- [Task to complete] In the entries that follow, copy exactly each line from the first through the line with "997 | - | 8310 |".

- [Material for this task]

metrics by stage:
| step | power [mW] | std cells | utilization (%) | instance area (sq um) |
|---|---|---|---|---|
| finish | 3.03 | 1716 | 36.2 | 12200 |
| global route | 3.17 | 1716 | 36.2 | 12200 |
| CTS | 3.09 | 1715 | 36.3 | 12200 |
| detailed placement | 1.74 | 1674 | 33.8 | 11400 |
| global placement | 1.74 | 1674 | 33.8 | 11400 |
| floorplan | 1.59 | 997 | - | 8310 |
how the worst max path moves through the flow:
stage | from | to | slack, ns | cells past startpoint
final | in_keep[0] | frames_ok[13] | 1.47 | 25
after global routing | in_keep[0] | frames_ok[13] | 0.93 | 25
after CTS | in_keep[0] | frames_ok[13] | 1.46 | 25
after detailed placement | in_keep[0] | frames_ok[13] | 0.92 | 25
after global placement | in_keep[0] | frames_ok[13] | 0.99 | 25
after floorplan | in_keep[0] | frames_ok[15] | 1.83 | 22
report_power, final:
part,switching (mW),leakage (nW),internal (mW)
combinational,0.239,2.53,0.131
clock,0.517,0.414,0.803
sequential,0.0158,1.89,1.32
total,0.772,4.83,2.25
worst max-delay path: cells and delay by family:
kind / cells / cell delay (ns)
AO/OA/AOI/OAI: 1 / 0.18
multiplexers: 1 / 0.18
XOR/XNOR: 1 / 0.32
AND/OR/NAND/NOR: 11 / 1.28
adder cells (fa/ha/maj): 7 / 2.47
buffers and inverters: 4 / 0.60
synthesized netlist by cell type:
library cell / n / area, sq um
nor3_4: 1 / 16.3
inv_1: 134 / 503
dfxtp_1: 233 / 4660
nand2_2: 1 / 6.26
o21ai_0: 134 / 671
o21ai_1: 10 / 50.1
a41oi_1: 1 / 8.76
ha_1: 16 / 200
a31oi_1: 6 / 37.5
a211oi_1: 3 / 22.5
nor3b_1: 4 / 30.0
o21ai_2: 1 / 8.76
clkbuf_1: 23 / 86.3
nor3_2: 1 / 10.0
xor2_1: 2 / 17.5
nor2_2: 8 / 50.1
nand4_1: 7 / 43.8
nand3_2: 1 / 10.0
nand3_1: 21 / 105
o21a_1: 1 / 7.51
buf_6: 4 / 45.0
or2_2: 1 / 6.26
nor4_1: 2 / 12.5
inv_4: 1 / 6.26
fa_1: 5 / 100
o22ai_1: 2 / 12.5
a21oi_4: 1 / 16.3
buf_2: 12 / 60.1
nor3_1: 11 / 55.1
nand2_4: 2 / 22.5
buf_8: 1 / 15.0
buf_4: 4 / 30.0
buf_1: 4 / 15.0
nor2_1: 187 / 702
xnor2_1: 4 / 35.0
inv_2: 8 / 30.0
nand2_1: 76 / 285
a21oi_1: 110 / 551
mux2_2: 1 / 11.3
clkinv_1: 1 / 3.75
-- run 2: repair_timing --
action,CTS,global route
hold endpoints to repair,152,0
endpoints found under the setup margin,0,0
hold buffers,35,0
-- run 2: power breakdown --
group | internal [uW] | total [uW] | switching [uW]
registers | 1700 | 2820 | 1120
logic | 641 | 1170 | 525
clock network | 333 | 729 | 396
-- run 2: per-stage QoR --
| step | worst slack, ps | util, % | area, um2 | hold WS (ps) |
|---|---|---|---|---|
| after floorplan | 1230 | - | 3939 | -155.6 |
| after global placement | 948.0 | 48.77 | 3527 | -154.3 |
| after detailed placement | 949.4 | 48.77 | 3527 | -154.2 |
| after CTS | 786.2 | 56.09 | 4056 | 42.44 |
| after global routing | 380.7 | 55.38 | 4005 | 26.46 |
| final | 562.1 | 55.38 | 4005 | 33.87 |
--- src/rtl/sccb_init_pkg.sv ---
// Shared types for the SCCB init sequencer: FSM states, table markers and the ROM entry layout.
package sccb_init_pkg;

  typedef enum logic [3:0] {
    IDLE,
    FETCH,
    DECODE,
    WRITE,
    DELAY,
    READ,
    CHECK,
    NEXT,
    FINISH
  } state_t;

  localparam logic [7:0] MARK_ADDR = 8'hFF;
  localparam logic [7:0] MARK_END  = 8'hFF;

  typedef struct packed {
    logic [7:0] reg_addr;
    logic [7:0] reg_data;
  } tbl_entry_t;

endpackage

--- src/rtl/sccb_tick_gen.sv ---
// Free-running SCCB bit-rate tick: one-Clk pulse every DIV cycles, first pulse DIV cycles after reset.
module sccb_tick_gen #(
  parameter int DIV = 125
) (
  input  logic Clk,
  input  logic Reset,
  output logic tick
);

  logic [15:0] cnt;

  always_ff @(posedge Clk or posedge Reset) begin
    if (Reset) begin
      cnt  <= '0;
      tick <= 1'b0;
    end else begin
      tick <= (cnt == 16'(DIV - 1));
      if (cnt == 16'(DIV - 1)) cnt <= '0;
      else                     cnt <= cnt + 16'd1;
    end
  end

endmodule

--- src/rtl/sccb_init_sequencer.sv ---
// Table-driven OV7670 initialiser: one SCCB write per ROM entry with NACK retry, inline delay/end markers.
// Define SCCB_INIT_READBACK_EN to read each register back and count mismatches.
module sccb_init_sequencer
  import sccb_init_pkg::*;
#(
  parameter int  DEPTH     = 32,
  parameter int  DIV       = 125,
  parameter int  MAX_RETRY = 3,
  localparam int ADDR_W    = $clog2(DEPTH)
) (
  input  logic              Clk,
  input  logic              Reset,
  input  logic              start,
  output logic              busy,
  output logic              done,
  output logic              error,
  output logic [ADDR_W-1:0] tbl_addr,
  input  logic [15:0]       tbl_data,
  output logic              sccb_tick,
  output logic              sccb_req,
  output logic              sccb_rd,
  output logic [7:0]        sccb_addr,
  output logic [7:0]        sccb_wdata,
  input  logic              sccb_ack,
  input  logic              sccb_nack,
  input  logic [7:0]        sccb_rdata,
  output logic [7:0]        mismatch_cnt
);

  localparam int RETRY_W = (MAX_RETRY < 1) ? 1 : $clog2(MAX_RETRY + 1);

  state_t             state, state_n;
  logic [ADDR_W-1:0]  index, index_n;
  tbl_entry_t         entry, entry_n, tbl_in;
  logic [7:0]         delay_cnt, delay_n;
  logic [RETRY_W-1:0] retry_cnt, retry_n;
  logic               gap, gap_n;
  logic               error_n;
  logic               in_xfer, nack_hit, ack_hit, retry_ok;

  sccb_tick_gen #(.DIV(DIV)) u_tick (
    .Clk   (Clk),
    .Reset (Reset),
    .tick  (sccb_tick)
  );

  assign tbl_in     = tbl_data;
  assign tbl_addr   = index;
  assign sccb_addr  = entry.reg_addr;
  assign sccb_wdata = entry.reg_data;

  // gap forces one low request cycle between back-to-back attempts so the master sees a fresh edge
  assign in_xfer  = (state == WRITE) || (state == READ);
  assign sccb_req = in_xfer && !gap;
  assign nack_hit = sccb_req && sccb_nack;
  assign ack_hit  = sccb_req && sccb_ack && !sccb_nack;
  assign retry_ok = retry_cnt < RETRY_W'(MAX_RETRY);
  assign busy     = (state != IDLE) && (state != FINISH);
  assign done     = (state == FINISH);

`ifdef SCCB_INIT_READBACK_EN
  logic [7:0] mm_q, mm_n, rdata_q, rdata_n;
  assign sccb_rd      = (state == READ);
  assign mismatch_cnt = mm_q;
`else
  logic unused_rdata;
  assign unused_rdata = ^sccb_rdata;
  assign sccb_rd      = 1'b0;
  assign mismatch_cnt = 8'd0;
`endif

  always_comb begin
    state_n   = state;
    index_n   = index;
    entry_n   = entry;
    delay_n   = delay_cnt;
    retry_n   = retry_cnt;
    gap_n     = 1'b0;
    error_n   = error;
`ifdef SCCB_INIT_READBACK_EN
    mm_n      = mm_q;
    rdata_n   = rdata_q;
`endif

    if (nack_hit) begin
      if (retry_ok) begin
        retry_n = retry_cnt + RETRY_W'(1);
        gap_n   = 1'b1;
      end else begin
        error_n = 1'b1;
        state_n = FINISH;
      end
    end

    case (state)
      IDLE: begin
        if (start) begin
          state_n = FETCH;
          index_n = '0;
          error_n = 1'b0;
`ifdef SCCB_INIT_READBACK_EN
          mm_n    = 8'd0;
`endif
        end
      end
      FETCH: state_n = DECODE;
      DECODE: begin
        entry_n = tbl_in;
        retry_n = '0;
        if (tbl_in.reg_addr == MARK_ADDR) begin
          if (tbl_in.reg_data == MARK_END)   state_n = FINISH;
          else if (tbl_in.reg_data == 8'd0)  state_n = NEXT;
          else begin
            delay_n = tbl_in.reg_data;
            state_n = DELAY;
          end
        end else begin
          state_n = WRITE;
        end
      end
      WRITE: begin
        if (ack_hit) begin
`ifdef SCCB_INIT_READBACK_EN
          retry_n = '0;
          gap_n   = 1'b1;
          state_n = READ;
`else
          state_n = NEXT;
`endif
        end
      end
`ifdef SCCB_INIT_READBACK_EN
      READ: begin
        if (ack_hit) begin
          rdata_n = sccb_rdata;
          state_n = CHECK;
        end
      end
      CHECK: begin
        if (rdata_q != entry.reg_data && mm_q != 8'hFF) mm_n = mm_q + 8'd1;
        state_n = NEXT;
      end
`endif
      DELAY: begin
        if (sccb_tick) begin
          if (delay_cnt == 8'd1) state_n = NEXT;
          else                   delay_n = delay_cnt - 8'd1;
        end
      end
      NEXT: begin
        if (index == ADDR_W'(DEPTH - 1)) begin
          state_n = FINISH;
        end else begin
          index_n = index + ADDR_W'(1);
          state_n = FETCH;
        end
      end
      FINISH:  state_n = IDLE;
      default: state_n = IDLE;
    endcase
  end

  always_ff @(posedge Clk or posedge Reset) begin
    if (Reset) begin
      state     <= IDLE;
      index     <= '0;
      entry     <= '0;
      delay_cnt <= 8'd0;
      retry_cnt <= '0;
      gap       <= 1'b0;
      error     <= 1'b0;
`ifdef SCCB_INIT_READBACK_EN
      mm_q      <= 8'd0;
      rdata_q   <= 8'd0;
`endif
    end else begin
      state     <= state_n;
      index     <= index_n;
      entry     <= entry_n;
      delay_cnt <= delay_n;
      retry_cnt <= retry_n;
      gap       <= gap_n;
      error     <= error_n;
`ifdef SCCB_INIT_READBACK_EN
      mm_q      <= mm_n;
      rdata_q   <= rdata_n;
`endif
    end
  end

endmodule

--- config.mk ---
export PLATFORM = sky130hd
export DESIGN_NAME = sccb_init_sequencer
export DESIGN_NICKNAME = d
export VERILOG_FILES = /design/src/rtl/sccb_init_pkg.sv /design/src/rtl/sccb_tick_gen.sv /design/src/rtl/sccb_init_sequencer.sv
export SDC_FILE = /design/constraint.sdc
export NUM_CORES = 1
export LEC_CHECK = 0
export ABC_AREA = 1
export CORE_MARGIN = 1
export CORE_UTILIZATION = 52
export CTS_CLUSTER_DIAMETER = 50
export DETAILED_ROUTE_END_ITERATION = 6
export PLACE_DENSITY = 0.9
export SLEW_MARGIN = 20
export SYNTH_ARGS = -nofsm -noshare
export SYNTH_HDL_FRONTEND = slang
export SYNTH_SLANG_ARGS = --single-unit
export TNS_END_PERCENT = 20
--- constraint.sdc ---
create_clock -name Clk -period 2 [get_ports Clk]
set_clock_uncertainty 0.2 [all_clocks]
set_input_delay 0.4 -clock Clk [delete_from_list [all_inputs] [get_ports Clk]]
set_output_delay 0.4 -clock Clk [all_outputs]
set_load 0.1 [all_outputs]
* Yosys cells after proc, flatten, opt, wreduce, memory -nomap -nowiden
Cells that the tools add are included.
Cells by class: eq/ne operators 20, reduce and logical (&&, ||, !) cells 18, $add $sub $neg 4, muxes and demuxes 30, $lt $le $gt $ge 1
Operators by type and width (count):
- 8-bit 2-to-1 mux | 5
- 4-bit 2-to-1 mux | 9
- 4-bit one-hot mux with 6 select lines | 1
- 16-bit by 1-bit adder with 16-bit output (second input constant) | 1
- 16-bit by 7-bit equality test with 1-bit output (second input constant) | 1
- 8-bit equality test (second input constant) | 2
- 16-bit 2-to-1 mux | 1
- 8-bit one-hot mux with 2 select lines | 1
- 4-bit by 3-bit equality test with 1-bit output (second input constant) | 3
- 2-bit inequality test (second input constant) | 6
- 5-bit 2-to-1 mux | 2
- 5-bit one-hot mux with 2 select lines | 1
- 4-bit by 2-bit equality test with 1-bit output (second input constant) | 2
- 8-bit by 1-bit equality test with 1-bit output (second input constant) | 1
- 8-bit zero test | 1
- 2-bit 2-to-1 mux | 4
- 2-bit nonzero test | 4
- 8-bit by 1-bit subtractor with 8-bit output (second input constant) | 1
- 1-bit 2-to-1 mux | 6
- 6-bit AND reduction | 1
- 5-bit by 1-bit adder with 5-bit output (second input constant) | 1
- 5-bit equality test (second input constant) | 1
- 1-bit logical AND | 5
- 4-bit by 1-bit equality test with 1-bit output (second input constant) | 1
- 11 further kinds | 12
Storage, ports and cells: flip-flop bits (word level) 54

* Logic depth before layout (Yosys ltp)
Gate-level depths: netlist (run 1).
word-level depth 8, mapped depth 11, gate-level depth less buffers 11

* By module
From an unflattened synthesis (run 1), not the netlist that was laid out.
Second synthesis, totals: cells, all modules 446, area total of the unflattened synthesis 3246.9 µm²
Modules (own cells, without submodules):
- sccb_init_sequencer | times used 1, cells each 311, seq. area each 925.9 µm², area an instance 2277.2 µm²
- sccb_tick_gen | times used 1, cells each 135, seq. area each 425.4 µm², area an instance 969.7 µm²

* Worst setup path after synthesis (run 1)
OpenSTA, ideal clock, no wires.
kind register to output, from register state[1], to output done, required time 1400 ps, arrival 2701 ps, stages on the path, launching flop included 4, slack -1301 ps, path buffers 0, cells stage by stage dfrtp_1 nor2_2 nand2_1 nor2_1
Between the ends: word-level cells in the longest chain between the ends 1
Ends and longest elaborated chain:
- start: declaration | line sccb_init_sequencer.sv:32 | state_t state, state_n;
- start signal: assignment | line sccb_init_sequencer.sv:177 | state <= state_n;
- 4-bit equality test | line sccb_init_sequencer.sv:59 | assign done = (state == FINISH);
- end: declaration | line sccb_init_sequencer.sv:15 | output logic done,
Every way passes these cells.

* Worst setup path in the final report (run 1)
from register state[0], to output done
The elaborated chain is that of the path after synthesis.

==> results of run 1 <==
registers in the layout, indices dropped and copies added, names as in the netlist:
name,cells
retry_cnt,2
sccb_addr,8
state,4
error,1
sccb_wdata,8
delay_cnt,8
u_tick.tick,1
gap,1
tbl_addr,5
u_tick.cnt,16
cells by family after synthesis:
kind of cell	share of synthesized area [%]
simple gates	35.2
buf+inv	10.0
flops	43.3
compound gates	5.77
xor+xnor	2.81
fa+ha+maj	2.81
other cells	0.120
power by group through the flow:
| stage | sequential, W | clock [W] | combinational, W |
|---|---|---|---|
| finish | 0.00179 | 0.000601 | 0.00441 |
| global route | 0.00182 | 0.000648 | 0.00465 |
| CTS | 0.00177 | 0.000610 | 0.00428 |
| detailed placement | 0.00180 | 0 | 0.00409 |
| global placement | 0.00179 | 0 | 0.00398 |
| floorplan | 0.00301 | 0 | 0.00148 |
through the flow:
stage / setup slack, ns / util (%) / total power [W] / setup TNS [ns] / cells
after global placement: -0.107 / 70.8 / 0.00577 / -0.862 / 530
after CTS: 0.00582 / 74.0 / 0.00666 / 0 / 549
after detailed placement: -0.167 / 70.8 / 0.00589 / -1.42 / 530
after global routing: -0.0874 / 75.2 / 0.00712 / -0.171 / 556
final: -0.0230 / 75.2 / 0.00680 / -0.0406 / 556
after floorplan: -0.0468 / - / 0.00449 / -0.189 / 417
repair_timing:
| item | 4_1_cts | 5_1_grt |
|---|---|---|
| gates resized for setup | 7 | 5 |
| cloned | 0 | 1 |
| hold endpoints to repair | 0 | 0 |
| setup endpoints to repair | 2 | 11 |
| pin swaps | 6 | 4 |
| buffers inserted | 11 | 6 |
area by class of cell:
cell class | instances | area, sq um
Tap cell | 72 | 90.1
Inverter | 56 | 216
Sequential cell | 54 | 1360
Clock inverter | 1 | 7.51
Clock buffer | 7 | 76.3
Multi-Input combinational cell | 294 | 1550
Fill cell | 352 | 1400
Timing Repair Buffer | 72 | 941
worst register-to-register path, delay by kind of cell (launching register included):
family	cells	cell delay, ns
AND/OR/NAND/NOR	7	0.80
flip-flops	1	0.45
buffers and inverters	3	0.37
routing by layer:
metal	global-route usage [%]	part of all wire, %
met2	47.6	53
met4	11.8	2.3
met5	0	0
met3	5.14	5.4
met1	30.8	40
cell usage in the layout, fill, tap and decap left out:
cell / instances
clkinvlp_4: 2
clkbuf_1: 2
ha_4: 1
o31ai_1: 1
xnor2_1: 3
nor3_4: 1
ha_1: 6
o21ai_1: 8
nor2_2: 2
nor3b_1: 1
conb_1: 9
inv_1: 47
inv_4: 1
nand4_1: 7
buf_12: 28
nand2_1: 117
nand3b_1: 2
nand3_4: 3
nor2_1: 43
o21ai_0: 20
nor4_1: 2
nand2_2: 8
nor2_4: 10
clkbuf_8: 5
inv_2: 7
dfrtp_1: 47
nor4_4: 1
buf_4: 24
o21a_1: 1
dfrtp_2: 7
xor2_1: 7
nor3_1: 6
nand3_1: 26
a21oi_1: 5
clkdlybuf4s50_1: 20
nand2_4: 4
worst max-delay path by stage:
stage | startpoint | end | slack, ns
after global placement | tbl_data[13] | delay_cnt[3] | -0.11
final | state[0] | done | -0.02
after global routing | state[0] | sccb_req | -0.09
after floorplan | tbl_addr[1] | state[0] | -0.05
after detailed placement | tbl_data[12] | delay_cnt[0] | -0.17
after CTS | state[3] | sccb_req | 0.006
==> qor.csv, run 1 <==
stage,metric,value,unit
run_status,status,finished with violations,
run_status,violations,setup timing,
synth,netlist_top_cells_count,"nand2_1 (121), dfrtp_1 (54), inv_1 (50)",
global_routing,grt_pass1_wl,13.2,mm
power_and_ir_drop,ir_drop,1.51,mV
floorplan,core-area,5640,sq um
sta,fmax,0.494,GHz
sta,setup_viol,2,
global_routing,grt_max_degree,22,
sta,worst_slack,-0.0230,ns
cells_and_area,nets,519,
worst_setup_path,crit_buf_inv,2,
power_and_ir_drop,pwr-share-comb,64.9,%
worst_setup_path,path_cells,buf_4 -> nor2_4 -> nand2_4 -> nor2_4 -> buf_12,
cells_and_area,syn2layout_area_growth,35.9,%
floorplan,initial_core_util,55.3,%
sta,slew_viol_final,0,
clock_network,htree_levels,2,
worst_setup_path,r2r_end,delay_cnt[4],
global_routing,overflow,0,
clock_network,path_clk_slew,0.10,ns
floorplan,design.die.area,6320,sq um
power_and_ir_drop,power_switching,0.00361,W
synth,ys_ff_latch,54,
cells_and_area,finish.instance_area,4240,sq um
placement,place_hpwl,5.71,mm
power_and_ir_drop,power.share.clock,8.8,%
route,vias,3007,
sta,hold_viol,0,
floorplan,die_y,79.5,um
synth,syn_area,3120,sq um
synth,synth_top_cell_by_area,dfrtp_1,
synth,ys.flop_type,dfrtp_1,
sta,hold_ws,0.227,ns
placement,port_buffers,46,
power_and_ir_drop,p_leak,2.05,nW
power_and_ir_drop,power_frac_seq,26.3,%
synth,synth_enable_flop_cells,0,
floorplan,num_rows,27,
clock_network,cts_num_sinks,54,
worst_setup_path,r2r-start,state[0],
global_routing,antenna_found_initial,0,
worst_hold_path,worst_hold_path_type,input port to asynchronous set/reset pin,
placement,place.gp.congestion,0.871,
clock_network,cts_hold_buffers,0,
route,drt_iter0_drc,237,
route,drc,0,
synth,synth_cell_type_count,32,
sta,min_period_over_period,101,%
clock_network,cts_tree,built,
clock_network,cts_root_buf,clkbuf_8,
synth,seq_area_frac_synth,43.3,%
route,wl_per_cell,14.3,um
route,via_per_inst,5.41,
worst_setup_path,path_class,flop to output pin,
worst_setup_path,cp_max_fo,3,
global_routing,grt_pass1_vias,3014,
worst_setup_path,arrival,1.42,ns
worst_setup_path,reg2reg_depth,10,
synth,synth_warnings,0,
synth,syn_inst,409,
run,max_cap_violations,0,
worst_setup_path,critical-path-max-stage-delay,0.45,ns
cells_and_area,drive_above_1_share,21.5,%
worst_setup_path,cp_top_family,flip-flops,
clock_network,numCtsBuffers,5,
power_and_ir_drop,power_density,1600,nW/um^2
floorplan,ios,64,
cells_and_area,antennaDiodeCount,0,
route,ant_nets,0,
worst_setup_path,crit_required,1.40,ns
sta,fin_crit,2.02,ns
synth,synthMostInstantiatedCell,nand2_1,
worst_setup_path,cp_common_cell,nor2_4,
power_and_ir_drop,p_int,0.00318,W
power_and_ir_drop,swShare,53.2,%
worst_setup_path,cp_slowest_cell,dfrtp_1,
worst_setup_path,cp.depth,5,
synth,synthTopCellsByArea,"dfrtp_1 (43%), nand2_1 (15%), inv_1 (6.0%)",
worst_setup_path,crit_path_start_kind,flop,
route,drtPass1Iterations,5,
sta,rsz0062_at_grt,true,
route,wl,7.97,mm
worst_setup_path,rrSetupSlack,0.06,ns
clock_network,clk-insertion-delay-late,0.31,ns
synth,synth_top_area_share,43.3,%
worst_setup_path,endpoint_kind,output pin,
floorplan,fp.dieW,79.5,um
clock_network,cts_buffer_depth,2,
synth,ys_async_sr_fraction,100,%
synth,syn_avg_cell_area,7.63,sq um
global_routing,track_usage,26.7,%
placement,post_dp_cell_area,4000,sq um
Note: power is estimated with default switching activity, not from simulation.
==> inputs of run 2 (changes only) <==
--- a/config.mk
+++ b/config.mk
@@ -11,6 +11,7 @@
 export CTS_CLUSTER_DIAMETER = 50
 export DETAILED_ROUTE_END_ITERATION = 6
 export PLACE_DENSITY = 0.9
+export RECOVER_POWER = 50
 export SLEW_MARGIN = 20
 export SYNTH_ARGS = -nofsm -noshare
 export SYNTH_HDL_FRONTEND = slang
==> qor.csv, run 2 (same netlist as run 1, synthesis figures left out) <==
stage,metric,value,unit,change
floorplan,die_y,79.5,um,unchanged
clock_network,htree_levels,2,,unchanged
placement,placed_cells,530,,unchanged
sta,fmax,0.493,GHz,-0.19%
global_routing,grt_pass1_vias,3014,,unchanged
power_and_ir_drop,p_leak,2.00,nW,-2.8%
clock_network,cts_buffer_depth,2,,unchanged
clock_network,cts_num_sinks,54,,unchanged
sta,setup_viol,2,,unchanged
global_routing,antenna_found_initial,0,,unchanged
route,via_per_inst,5.40,,-0.20%
route,wl,7.96,mm,about the same
worst_setup_path,arrival,1.43,ns,about the same
worst_setup_path,cp_top_family,flip-flops,,
sta,worst_slack,-0.0268,ns,-0.00377 ns
route,ant_nets,0,,unchanged
worst_setup_path,crit_required,1.40,ns,about the same
power_and_ir_drop,power_density,1590,nW/um^2,-1.1%
cells_and_area,top_register,u_tick.cnt,,
route,wl_per_cell,14.3,um,about the same
worst_hold_path,hp-start,u_tick.cnt[0],,
worst_setup_path,rrSetupSlack,0.05,ns,about the same
worst_setup_path,cp_common_cell,nor2_4,,
worst_setup_path,cp_max_fo,3,,unchanged
worst_hold_path,worst_hold_path_type,flop to flop,,
cells_and_area,final_common_cell,nand2_1,,
sta,fin_crit,2.03,ns,+0.00377 ns
worst_setup_path,r2r_end,delay_cnt[4],,
global_routing,track_usage,26.7,%,unchanged
run,max_cap_violations,0,,unchanged
worst_setup_path,crit_buf_inv,2,,unchanged
clock_network,numCtsBuffers,5,,unchanged
worst_setup_path,reg2reg_depth,10,,unchanged
route,drt_iter0_drc,199,,-16%
floorplan,design.die.area,6320,sq um,unchanged
sta,hold_ws,0.291,ns,+0.0643 ns
route,drtPass1Iterations,5,,unchanged
worst_setup_path,critical-path-max-stage-delay,0.45,ns,about the same
cells_and_area,largest_register_ffs,16,,unchanged
clock_network,path_clk_slew,0.10,ns,about the same
power_and_ir_drop,power,0.00646,W,-5.0%
floorplan,num_rows,27,,unchanged
sta,slew_viol_final,0,,unchanged
worst_hold_path,hold_depth,1,,
worst_setup_path,path_cells,buf_4 -> nor2_4 -> nand2_4 -> nor2_4 -> buf_12,,
sta,min_period_over_period,101,%,+0.19 points
sta,max_slew_margin,53.3,%,
floorplan,ios,64,,unchanged
run_status,status,finished with violations,,
route,drc,0,,unchanged
cells_and_area,final_cell_mix,"nand2_1 (117), inv_1 (48), dfrtp_1 (47)",,
cells_and_area,nets,519,,unchanged
route,vias,3001,,-0.20%
global_routing,grt_pass1_wl,13.2,mm,unchanged
floorplan,fp.dieW,79.5,um,unchanged
cells_and_area,syn2layout_area_growth,30.5,%,
sta,tightest_slew,0.699,ns,
worst_hold_path,min_to,u_tick.cnt[0],,
global_routing,grt_max_degree,22,,unchanged
worst_setup_path,path_class,flop to output pin,,
floorplan,initial_core_util,55.3,%,unchanged
worst_setup_path,endpoint_kind,output pin,,
clock_network,cts_root_buf,clkbuf_8,,
global_routing,overflow,0,,unchanged
floorplan,core-area,5640,sq um,unchanged
clock_network,cts_tree,built,,
cells_and_area,finalNonFillerCells,556,,unchanged
worst_setup_path,r2r-start,state[0],,
cells_and_area,antennaDiodeCount,0,,unchanged
cells_and_area,post-route-util,72.2,%,-3.0 points
sta,hold_viol,0,,unchanged
placement,place_hpwl,5.71,mm,unchanged
sta,rsz0062_at_grt,true,,
run_status,violations,setup timing,,
power_and_ir_drop,ir_drop,1.46,mV,-2.9%
clock_network,cts_hold_buffers,0,,unchanged
clock_network,clk-insertion-delay-late,0.31,ns,about the same
placement,dpl_worst_slack,-0.167,ns,unchanged
worst_setup_path,crit_path_start_kind,flop,,
cells_and_area,drive_above_1_share,21.1,%,-0.41 points
placement,port_buffers,46,,unchanged
placement,place.gp.congestion,0.871,,unchanged
worst_setup_path,cp_slowest_cell,dfrtp_1,,
## run 2: routing by layer
| layer | vias up | wire (um) | GRT usage (%) |
|---|---|---|---|
| met5 | - | 0 | 0 |
| met4 | 0 | 171 | 11.8 |
| met3 | 25 | 451 | 5.14 |
| met2 | 136 | 4210 | 47.6 |
| met1 | 1425 | 3130 | 30.8 |
| li1 | 1415 | - | - |
## run 2: repair_timing
item | 4_1_cts | 5_1_grt
endpoints found under the setup margin | 2 | 11
gates resized for setup | 7 | 5
cloned | 0 | 1
buffers inserted | 11 | 6
pin swaps | 6 | 4
## run 2: where the power goes
part           internal [W]  switching, W
Combinational       0.00123       0.00289
Sequential          0.00142      0.000317
Clock              0.000249      0.000351
Total               0.00290       0.00356
## run 2: layout make-up
class	instances	area, sq um
Sequential cell	54	1360
Fill cell	375	1570
Tap cell	72	90.1
Inverter	56	216
Multi-Input combinational cell	294	1550
Timing Repair Buffer	72	772
Clock inverter	1	7.51
Clock buffer	7	76.3
## run 2: worst max-delay path by stage
stage	start	slack, ns	cells past startpoint	endpoint
finish	state[0]	-0.03	5	done
global route	state[0]	-0.09	7	sccb_req
CTS	state[3]	0.006	6	sccb_req
detailed placement	tbl_data[12]	-0.17	9	delay_cnt[0]
global placement	tbl_data[13]	-0.11	9	delay_cnt[3]
floorplan	tbl_addr[1]	-0.05	11	state[0]
## run 2: per-stage QoR
stage | TNS, ns | area [sq um]
after floorplan | -0.189 | 3200
after global placement | -0.862 | 4000
after detailed placement | -1.42 | 4000
after CTS | 0 | 4180
after global routing | -0.171 | 4070
final | -0.0414 | 4070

- [Reply to the exercise]
metrics by stage:
| step | power [mW] | std cells | utilization (%) | instance area (sq um) |
|---|---|---|---|---|
| finish | 3.03 | 1716 | 36.2 | 12200 |
| global route | 3.17 | 1716 | 36.2 | 12200 |
| CTS | 3.09 | 1715 | 36.3 | 12200 |
| detailed placement | 1.74 | 1674 | 33.8 | 11400 |
| global placement | 1.74 | 1674 | 33.8 | 11400 |
| floorplan | 1.59 | 997 | - | 8310 |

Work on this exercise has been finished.